>>>>

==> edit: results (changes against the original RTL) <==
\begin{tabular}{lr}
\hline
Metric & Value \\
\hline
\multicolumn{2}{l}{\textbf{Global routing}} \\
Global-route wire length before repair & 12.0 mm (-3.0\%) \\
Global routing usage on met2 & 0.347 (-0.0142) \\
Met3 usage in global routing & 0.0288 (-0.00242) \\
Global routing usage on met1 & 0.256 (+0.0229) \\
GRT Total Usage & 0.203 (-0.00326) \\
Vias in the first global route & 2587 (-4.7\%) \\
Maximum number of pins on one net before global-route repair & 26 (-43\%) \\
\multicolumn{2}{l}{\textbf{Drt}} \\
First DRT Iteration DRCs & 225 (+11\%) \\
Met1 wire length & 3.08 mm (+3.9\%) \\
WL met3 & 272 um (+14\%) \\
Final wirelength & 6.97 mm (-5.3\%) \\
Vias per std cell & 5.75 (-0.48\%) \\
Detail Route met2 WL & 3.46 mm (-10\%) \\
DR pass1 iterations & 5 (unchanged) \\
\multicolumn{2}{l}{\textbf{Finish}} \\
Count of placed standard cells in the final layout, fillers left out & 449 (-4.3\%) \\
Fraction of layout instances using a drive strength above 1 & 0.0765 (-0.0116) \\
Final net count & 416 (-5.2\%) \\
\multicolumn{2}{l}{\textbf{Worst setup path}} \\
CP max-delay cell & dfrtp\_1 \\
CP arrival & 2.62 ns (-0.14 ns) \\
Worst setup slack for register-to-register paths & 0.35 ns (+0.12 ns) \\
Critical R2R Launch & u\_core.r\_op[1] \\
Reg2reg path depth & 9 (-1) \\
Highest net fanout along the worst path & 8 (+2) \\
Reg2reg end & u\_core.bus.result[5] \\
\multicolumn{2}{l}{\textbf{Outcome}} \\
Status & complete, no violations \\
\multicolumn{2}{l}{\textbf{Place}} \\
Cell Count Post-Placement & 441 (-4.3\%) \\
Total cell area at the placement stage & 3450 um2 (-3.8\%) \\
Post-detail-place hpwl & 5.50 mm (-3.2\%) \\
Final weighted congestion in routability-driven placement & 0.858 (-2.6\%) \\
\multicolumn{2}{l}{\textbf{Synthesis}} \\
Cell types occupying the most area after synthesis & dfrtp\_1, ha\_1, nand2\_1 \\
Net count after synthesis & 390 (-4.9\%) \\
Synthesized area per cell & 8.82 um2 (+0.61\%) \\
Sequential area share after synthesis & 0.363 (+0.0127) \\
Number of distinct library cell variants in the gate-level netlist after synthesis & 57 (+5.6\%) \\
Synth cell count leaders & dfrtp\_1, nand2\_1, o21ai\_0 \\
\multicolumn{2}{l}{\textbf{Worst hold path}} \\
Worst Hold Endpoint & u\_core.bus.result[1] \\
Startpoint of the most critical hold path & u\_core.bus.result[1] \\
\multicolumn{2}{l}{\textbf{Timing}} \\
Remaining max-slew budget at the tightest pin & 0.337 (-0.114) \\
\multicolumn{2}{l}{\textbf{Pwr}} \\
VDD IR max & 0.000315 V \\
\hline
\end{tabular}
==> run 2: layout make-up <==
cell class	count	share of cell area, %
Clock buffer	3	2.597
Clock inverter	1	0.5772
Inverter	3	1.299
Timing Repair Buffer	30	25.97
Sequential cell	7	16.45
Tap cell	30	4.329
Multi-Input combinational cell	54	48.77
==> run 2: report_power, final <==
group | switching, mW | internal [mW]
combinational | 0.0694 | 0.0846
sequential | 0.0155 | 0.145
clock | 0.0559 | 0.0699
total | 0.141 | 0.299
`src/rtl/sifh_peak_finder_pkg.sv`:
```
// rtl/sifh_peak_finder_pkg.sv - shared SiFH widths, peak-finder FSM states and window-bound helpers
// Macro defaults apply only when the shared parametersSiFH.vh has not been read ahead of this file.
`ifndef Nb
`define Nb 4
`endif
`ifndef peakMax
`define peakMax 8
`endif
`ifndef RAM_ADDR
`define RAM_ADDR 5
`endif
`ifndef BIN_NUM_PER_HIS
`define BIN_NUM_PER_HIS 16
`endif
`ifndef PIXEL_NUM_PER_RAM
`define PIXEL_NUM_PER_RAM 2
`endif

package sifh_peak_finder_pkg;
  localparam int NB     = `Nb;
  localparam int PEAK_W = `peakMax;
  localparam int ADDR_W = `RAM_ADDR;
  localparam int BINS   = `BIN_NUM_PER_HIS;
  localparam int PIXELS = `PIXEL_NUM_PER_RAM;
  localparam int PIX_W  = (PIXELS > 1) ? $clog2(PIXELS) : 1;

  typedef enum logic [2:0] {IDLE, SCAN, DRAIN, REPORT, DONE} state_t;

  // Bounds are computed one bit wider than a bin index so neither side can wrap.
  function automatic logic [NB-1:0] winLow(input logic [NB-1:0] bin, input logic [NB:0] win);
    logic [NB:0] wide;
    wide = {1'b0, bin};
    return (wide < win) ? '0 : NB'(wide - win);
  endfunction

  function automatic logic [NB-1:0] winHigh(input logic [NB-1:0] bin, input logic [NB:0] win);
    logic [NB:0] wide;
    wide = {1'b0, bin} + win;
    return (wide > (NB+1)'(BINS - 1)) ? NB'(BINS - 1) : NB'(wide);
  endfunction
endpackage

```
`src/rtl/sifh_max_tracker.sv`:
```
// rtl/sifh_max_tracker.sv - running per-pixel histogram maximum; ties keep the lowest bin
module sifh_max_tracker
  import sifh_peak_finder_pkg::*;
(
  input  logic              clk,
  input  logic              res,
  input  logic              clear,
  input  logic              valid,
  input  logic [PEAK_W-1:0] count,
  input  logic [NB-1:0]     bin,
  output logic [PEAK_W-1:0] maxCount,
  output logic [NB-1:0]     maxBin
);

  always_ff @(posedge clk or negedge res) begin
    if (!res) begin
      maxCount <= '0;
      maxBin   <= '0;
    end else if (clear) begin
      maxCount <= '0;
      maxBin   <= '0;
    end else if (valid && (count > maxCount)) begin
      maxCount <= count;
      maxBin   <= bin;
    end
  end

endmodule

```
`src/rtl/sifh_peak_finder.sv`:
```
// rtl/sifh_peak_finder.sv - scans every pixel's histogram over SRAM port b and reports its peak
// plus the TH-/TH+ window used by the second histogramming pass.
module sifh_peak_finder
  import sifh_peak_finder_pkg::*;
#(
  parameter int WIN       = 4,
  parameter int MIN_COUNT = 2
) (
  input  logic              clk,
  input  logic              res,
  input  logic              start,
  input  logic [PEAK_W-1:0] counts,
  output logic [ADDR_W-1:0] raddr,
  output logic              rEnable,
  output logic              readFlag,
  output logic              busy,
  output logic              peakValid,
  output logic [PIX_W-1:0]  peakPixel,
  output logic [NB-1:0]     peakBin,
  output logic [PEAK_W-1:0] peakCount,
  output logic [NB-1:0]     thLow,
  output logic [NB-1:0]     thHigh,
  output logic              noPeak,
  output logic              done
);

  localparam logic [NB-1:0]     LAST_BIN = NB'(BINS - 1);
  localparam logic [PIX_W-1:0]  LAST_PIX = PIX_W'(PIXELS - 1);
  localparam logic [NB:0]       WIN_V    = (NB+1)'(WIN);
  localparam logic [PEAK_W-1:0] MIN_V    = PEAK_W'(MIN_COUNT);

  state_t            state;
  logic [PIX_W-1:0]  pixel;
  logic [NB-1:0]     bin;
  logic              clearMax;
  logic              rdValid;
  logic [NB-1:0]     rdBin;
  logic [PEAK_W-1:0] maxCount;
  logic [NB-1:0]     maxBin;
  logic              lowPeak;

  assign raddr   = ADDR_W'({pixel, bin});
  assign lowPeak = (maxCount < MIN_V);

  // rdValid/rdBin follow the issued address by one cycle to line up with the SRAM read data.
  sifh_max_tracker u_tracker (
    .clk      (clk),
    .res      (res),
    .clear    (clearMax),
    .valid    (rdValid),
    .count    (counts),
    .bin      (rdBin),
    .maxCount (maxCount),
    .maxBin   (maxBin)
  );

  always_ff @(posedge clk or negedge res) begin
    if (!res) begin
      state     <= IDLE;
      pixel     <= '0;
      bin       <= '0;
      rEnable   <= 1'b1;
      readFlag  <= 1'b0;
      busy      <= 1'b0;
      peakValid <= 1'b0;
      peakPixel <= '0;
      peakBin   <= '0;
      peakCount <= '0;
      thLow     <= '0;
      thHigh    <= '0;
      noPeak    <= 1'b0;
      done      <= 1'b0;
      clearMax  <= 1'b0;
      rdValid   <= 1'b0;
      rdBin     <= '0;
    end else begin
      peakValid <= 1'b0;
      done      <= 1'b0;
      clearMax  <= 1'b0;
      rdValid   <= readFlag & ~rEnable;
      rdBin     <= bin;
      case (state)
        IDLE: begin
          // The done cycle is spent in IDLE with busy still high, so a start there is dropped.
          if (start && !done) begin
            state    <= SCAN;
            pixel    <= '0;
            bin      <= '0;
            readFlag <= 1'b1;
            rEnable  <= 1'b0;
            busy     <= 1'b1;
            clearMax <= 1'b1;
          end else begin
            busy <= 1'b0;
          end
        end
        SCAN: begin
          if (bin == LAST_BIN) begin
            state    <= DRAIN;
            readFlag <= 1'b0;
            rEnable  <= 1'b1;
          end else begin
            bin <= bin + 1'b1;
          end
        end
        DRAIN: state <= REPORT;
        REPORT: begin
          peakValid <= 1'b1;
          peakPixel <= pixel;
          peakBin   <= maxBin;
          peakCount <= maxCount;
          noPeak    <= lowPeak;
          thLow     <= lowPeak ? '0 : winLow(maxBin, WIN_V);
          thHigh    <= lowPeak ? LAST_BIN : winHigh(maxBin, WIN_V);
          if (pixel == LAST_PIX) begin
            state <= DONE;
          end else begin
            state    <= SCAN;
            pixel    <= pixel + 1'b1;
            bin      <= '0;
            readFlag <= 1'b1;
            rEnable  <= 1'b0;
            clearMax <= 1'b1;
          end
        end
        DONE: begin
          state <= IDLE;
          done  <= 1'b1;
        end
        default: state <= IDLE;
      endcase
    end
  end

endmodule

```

<<<<
>>>>

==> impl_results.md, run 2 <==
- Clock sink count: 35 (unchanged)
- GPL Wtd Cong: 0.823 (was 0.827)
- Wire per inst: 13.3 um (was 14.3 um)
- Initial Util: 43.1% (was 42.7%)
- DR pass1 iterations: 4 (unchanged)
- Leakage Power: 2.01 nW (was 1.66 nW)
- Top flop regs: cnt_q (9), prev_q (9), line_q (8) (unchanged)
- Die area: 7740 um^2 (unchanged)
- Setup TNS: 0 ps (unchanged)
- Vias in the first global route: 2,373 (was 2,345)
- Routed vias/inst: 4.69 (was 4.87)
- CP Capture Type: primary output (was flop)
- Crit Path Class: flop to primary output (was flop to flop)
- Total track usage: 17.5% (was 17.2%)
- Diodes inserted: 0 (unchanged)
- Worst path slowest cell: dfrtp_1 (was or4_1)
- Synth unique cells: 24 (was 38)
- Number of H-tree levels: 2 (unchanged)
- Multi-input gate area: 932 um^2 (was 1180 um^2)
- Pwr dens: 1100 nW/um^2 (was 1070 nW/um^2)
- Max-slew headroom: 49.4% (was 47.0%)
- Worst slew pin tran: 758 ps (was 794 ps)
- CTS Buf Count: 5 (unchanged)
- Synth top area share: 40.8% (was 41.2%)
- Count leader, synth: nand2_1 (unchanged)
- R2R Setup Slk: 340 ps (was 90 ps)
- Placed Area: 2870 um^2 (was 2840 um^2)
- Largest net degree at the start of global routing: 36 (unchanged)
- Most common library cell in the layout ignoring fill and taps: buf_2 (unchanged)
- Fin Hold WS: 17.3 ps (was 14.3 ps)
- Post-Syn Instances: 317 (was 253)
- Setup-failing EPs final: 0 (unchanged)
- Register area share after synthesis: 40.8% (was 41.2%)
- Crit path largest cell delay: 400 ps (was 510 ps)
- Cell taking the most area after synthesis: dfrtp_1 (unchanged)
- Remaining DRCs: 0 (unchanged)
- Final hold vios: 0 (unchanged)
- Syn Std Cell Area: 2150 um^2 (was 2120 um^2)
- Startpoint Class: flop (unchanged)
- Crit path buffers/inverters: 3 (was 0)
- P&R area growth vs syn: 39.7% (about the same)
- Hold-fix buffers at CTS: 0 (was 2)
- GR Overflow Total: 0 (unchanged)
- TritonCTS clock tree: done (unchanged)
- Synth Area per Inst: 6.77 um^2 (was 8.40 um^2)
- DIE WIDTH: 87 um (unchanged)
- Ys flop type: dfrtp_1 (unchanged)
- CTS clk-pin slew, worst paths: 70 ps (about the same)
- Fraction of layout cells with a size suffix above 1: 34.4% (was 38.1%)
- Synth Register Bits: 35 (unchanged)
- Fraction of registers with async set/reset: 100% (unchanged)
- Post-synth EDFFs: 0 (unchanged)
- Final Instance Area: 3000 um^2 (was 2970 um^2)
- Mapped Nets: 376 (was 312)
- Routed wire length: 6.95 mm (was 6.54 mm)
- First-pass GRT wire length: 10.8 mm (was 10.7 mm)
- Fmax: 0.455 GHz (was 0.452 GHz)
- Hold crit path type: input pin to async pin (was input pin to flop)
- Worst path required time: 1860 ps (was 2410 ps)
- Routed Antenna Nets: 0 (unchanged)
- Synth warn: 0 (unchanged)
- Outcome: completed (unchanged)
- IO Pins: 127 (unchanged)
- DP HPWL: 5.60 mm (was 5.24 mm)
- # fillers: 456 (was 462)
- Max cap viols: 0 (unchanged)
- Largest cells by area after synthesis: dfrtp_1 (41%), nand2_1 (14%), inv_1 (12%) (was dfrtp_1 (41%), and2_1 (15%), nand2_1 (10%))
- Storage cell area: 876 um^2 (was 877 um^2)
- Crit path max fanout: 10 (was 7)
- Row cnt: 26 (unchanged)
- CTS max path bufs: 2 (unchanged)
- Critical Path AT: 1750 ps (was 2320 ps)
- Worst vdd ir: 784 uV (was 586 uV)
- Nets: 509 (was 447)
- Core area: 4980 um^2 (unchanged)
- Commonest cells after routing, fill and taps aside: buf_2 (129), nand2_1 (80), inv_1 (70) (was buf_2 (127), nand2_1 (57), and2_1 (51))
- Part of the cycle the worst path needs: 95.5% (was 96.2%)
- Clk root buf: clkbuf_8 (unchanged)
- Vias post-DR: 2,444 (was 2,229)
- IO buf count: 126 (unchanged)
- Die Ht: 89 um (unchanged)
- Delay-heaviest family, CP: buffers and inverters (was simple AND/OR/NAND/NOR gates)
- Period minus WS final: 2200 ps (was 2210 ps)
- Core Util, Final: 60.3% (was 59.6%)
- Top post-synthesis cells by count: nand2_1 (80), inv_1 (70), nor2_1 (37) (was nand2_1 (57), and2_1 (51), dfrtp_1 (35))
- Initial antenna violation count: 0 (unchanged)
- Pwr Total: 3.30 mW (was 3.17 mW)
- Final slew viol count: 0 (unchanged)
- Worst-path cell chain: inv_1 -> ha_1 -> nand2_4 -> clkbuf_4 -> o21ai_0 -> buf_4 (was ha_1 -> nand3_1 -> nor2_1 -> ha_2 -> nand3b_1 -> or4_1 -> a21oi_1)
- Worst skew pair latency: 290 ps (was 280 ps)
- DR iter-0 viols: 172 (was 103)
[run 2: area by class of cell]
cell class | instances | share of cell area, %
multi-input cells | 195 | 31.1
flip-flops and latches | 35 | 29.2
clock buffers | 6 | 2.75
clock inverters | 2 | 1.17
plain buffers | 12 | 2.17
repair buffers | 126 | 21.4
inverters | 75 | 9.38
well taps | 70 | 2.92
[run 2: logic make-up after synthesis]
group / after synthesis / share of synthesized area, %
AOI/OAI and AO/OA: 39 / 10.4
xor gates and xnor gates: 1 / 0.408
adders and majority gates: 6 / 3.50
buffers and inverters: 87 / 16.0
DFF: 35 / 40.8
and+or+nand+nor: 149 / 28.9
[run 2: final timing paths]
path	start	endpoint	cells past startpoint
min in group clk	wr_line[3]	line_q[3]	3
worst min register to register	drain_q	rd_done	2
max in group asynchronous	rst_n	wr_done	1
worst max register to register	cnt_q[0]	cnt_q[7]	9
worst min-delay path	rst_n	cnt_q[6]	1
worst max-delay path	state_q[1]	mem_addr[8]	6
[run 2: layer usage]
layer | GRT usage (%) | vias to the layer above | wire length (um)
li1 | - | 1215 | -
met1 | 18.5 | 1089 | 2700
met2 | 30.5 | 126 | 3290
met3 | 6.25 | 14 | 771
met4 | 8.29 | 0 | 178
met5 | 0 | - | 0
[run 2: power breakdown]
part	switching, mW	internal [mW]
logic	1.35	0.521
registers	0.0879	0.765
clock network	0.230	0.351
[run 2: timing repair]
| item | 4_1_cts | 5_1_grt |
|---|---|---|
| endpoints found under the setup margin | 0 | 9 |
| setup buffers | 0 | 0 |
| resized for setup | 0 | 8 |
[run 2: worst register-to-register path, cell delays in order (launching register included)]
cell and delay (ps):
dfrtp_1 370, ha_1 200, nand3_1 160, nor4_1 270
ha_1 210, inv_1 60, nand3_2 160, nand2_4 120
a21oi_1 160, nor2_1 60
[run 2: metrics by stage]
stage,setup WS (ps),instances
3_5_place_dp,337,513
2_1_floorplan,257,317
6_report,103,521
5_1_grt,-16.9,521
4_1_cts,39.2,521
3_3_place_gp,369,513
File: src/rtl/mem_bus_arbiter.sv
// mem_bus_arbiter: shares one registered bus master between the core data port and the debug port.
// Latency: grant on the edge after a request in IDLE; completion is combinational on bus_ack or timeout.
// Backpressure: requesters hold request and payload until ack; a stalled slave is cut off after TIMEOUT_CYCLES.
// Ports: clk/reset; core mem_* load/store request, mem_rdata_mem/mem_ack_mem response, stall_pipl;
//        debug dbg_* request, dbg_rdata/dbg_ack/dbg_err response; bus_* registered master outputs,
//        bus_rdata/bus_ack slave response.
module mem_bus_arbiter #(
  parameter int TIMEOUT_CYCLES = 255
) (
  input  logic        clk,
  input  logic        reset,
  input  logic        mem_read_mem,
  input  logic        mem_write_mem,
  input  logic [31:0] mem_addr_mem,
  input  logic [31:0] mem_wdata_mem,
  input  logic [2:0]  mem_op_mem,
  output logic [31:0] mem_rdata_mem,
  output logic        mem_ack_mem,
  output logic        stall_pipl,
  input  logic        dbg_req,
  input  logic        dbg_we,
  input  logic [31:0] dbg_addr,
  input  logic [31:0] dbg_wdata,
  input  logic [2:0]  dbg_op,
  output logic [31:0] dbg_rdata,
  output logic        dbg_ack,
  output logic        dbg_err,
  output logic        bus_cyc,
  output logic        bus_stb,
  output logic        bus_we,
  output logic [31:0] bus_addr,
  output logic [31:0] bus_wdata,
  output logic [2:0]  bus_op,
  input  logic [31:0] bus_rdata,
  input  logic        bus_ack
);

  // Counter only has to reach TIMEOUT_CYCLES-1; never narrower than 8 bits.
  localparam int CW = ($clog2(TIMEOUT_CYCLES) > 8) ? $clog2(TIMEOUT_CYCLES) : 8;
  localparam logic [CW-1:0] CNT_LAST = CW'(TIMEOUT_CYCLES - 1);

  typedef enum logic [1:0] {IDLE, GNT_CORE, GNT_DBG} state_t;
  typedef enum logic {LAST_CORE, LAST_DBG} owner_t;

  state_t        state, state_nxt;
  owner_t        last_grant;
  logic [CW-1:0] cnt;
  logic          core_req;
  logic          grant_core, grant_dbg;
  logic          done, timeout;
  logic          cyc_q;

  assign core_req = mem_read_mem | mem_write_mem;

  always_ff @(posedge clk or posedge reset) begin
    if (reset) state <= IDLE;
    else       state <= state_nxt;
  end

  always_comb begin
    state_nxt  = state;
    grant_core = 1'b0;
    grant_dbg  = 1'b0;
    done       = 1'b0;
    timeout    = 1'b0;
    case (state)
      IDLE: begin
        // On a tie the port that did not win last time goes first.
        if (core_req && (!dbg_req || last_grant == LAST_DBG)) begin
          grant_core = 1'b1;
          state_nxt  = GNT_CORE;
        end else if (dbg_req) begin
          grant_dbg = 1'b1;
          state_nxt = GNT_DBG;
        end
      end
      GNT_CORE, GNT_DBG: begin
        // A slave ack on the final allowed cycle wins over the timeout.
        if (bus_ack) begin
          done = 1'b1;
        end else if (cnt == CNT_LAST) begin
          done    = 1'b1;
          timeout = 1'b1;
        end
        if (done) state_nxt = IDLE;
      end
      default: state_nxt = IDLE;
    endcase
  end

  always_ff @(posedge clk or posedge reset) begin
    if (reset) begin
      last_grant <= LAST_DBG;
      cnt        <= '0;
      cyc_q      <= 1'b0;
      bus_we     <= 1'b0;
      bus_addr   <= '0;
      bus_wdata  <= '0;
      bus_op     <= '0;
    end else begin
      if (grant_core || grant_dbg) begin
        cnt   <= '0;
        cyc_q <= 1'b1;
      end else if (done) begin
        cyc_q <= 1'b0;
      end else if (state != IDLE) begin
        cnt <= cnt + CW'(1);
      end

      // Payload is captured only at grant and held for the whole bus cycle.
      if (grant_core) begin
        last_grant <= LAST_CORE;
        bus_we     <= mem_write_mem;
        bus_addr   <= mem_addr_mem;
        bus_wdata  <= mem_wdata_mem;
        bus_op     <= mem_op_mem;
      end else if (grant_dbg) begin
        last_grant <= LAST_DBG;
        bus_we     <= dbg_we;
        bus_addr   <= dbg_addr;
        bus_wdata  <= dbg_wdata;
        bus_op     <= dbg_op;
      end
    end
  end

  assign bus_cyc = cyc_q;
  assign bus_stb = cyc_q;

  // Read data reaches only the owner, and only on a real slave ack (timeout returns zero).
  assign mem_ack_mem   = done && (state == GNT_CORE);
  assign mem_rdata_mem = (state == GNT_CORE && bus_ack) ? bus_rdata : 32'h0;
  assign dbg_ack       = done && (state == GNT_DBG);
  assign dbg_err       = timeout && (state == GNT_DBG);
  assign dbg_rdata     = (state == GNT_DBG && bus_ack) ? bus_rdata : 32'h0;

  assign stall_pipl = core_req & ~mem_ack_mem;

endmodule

<<<<

## Assignment
After locating the line with "edit: results (changes" above, return that line and every later line through the one with "Vias in the first global route &", word for word and with nothing else.

## Exercise output
==> edit: results (changes against the original RTL) <==
\begin{tabular}{lr}
\hline
Metric & Value \\
\hline
\multicolumn{2}{l}{\textbf{Global routing}} \\
Global-route wire length before repair & 12.0 mm (-3.0\%) \\
Global routing usage on met2 & 0.347 (-0.0142) \\
Met3 usage in global routing & 0.0288 (-0.00242) \\
Global routing usage on met1 & 0.256 (+0.0229) \\
GRT Total Usage & 0.203 (-0.00326) \\
Vias in the first global route & 2587 (-4.7\%) \\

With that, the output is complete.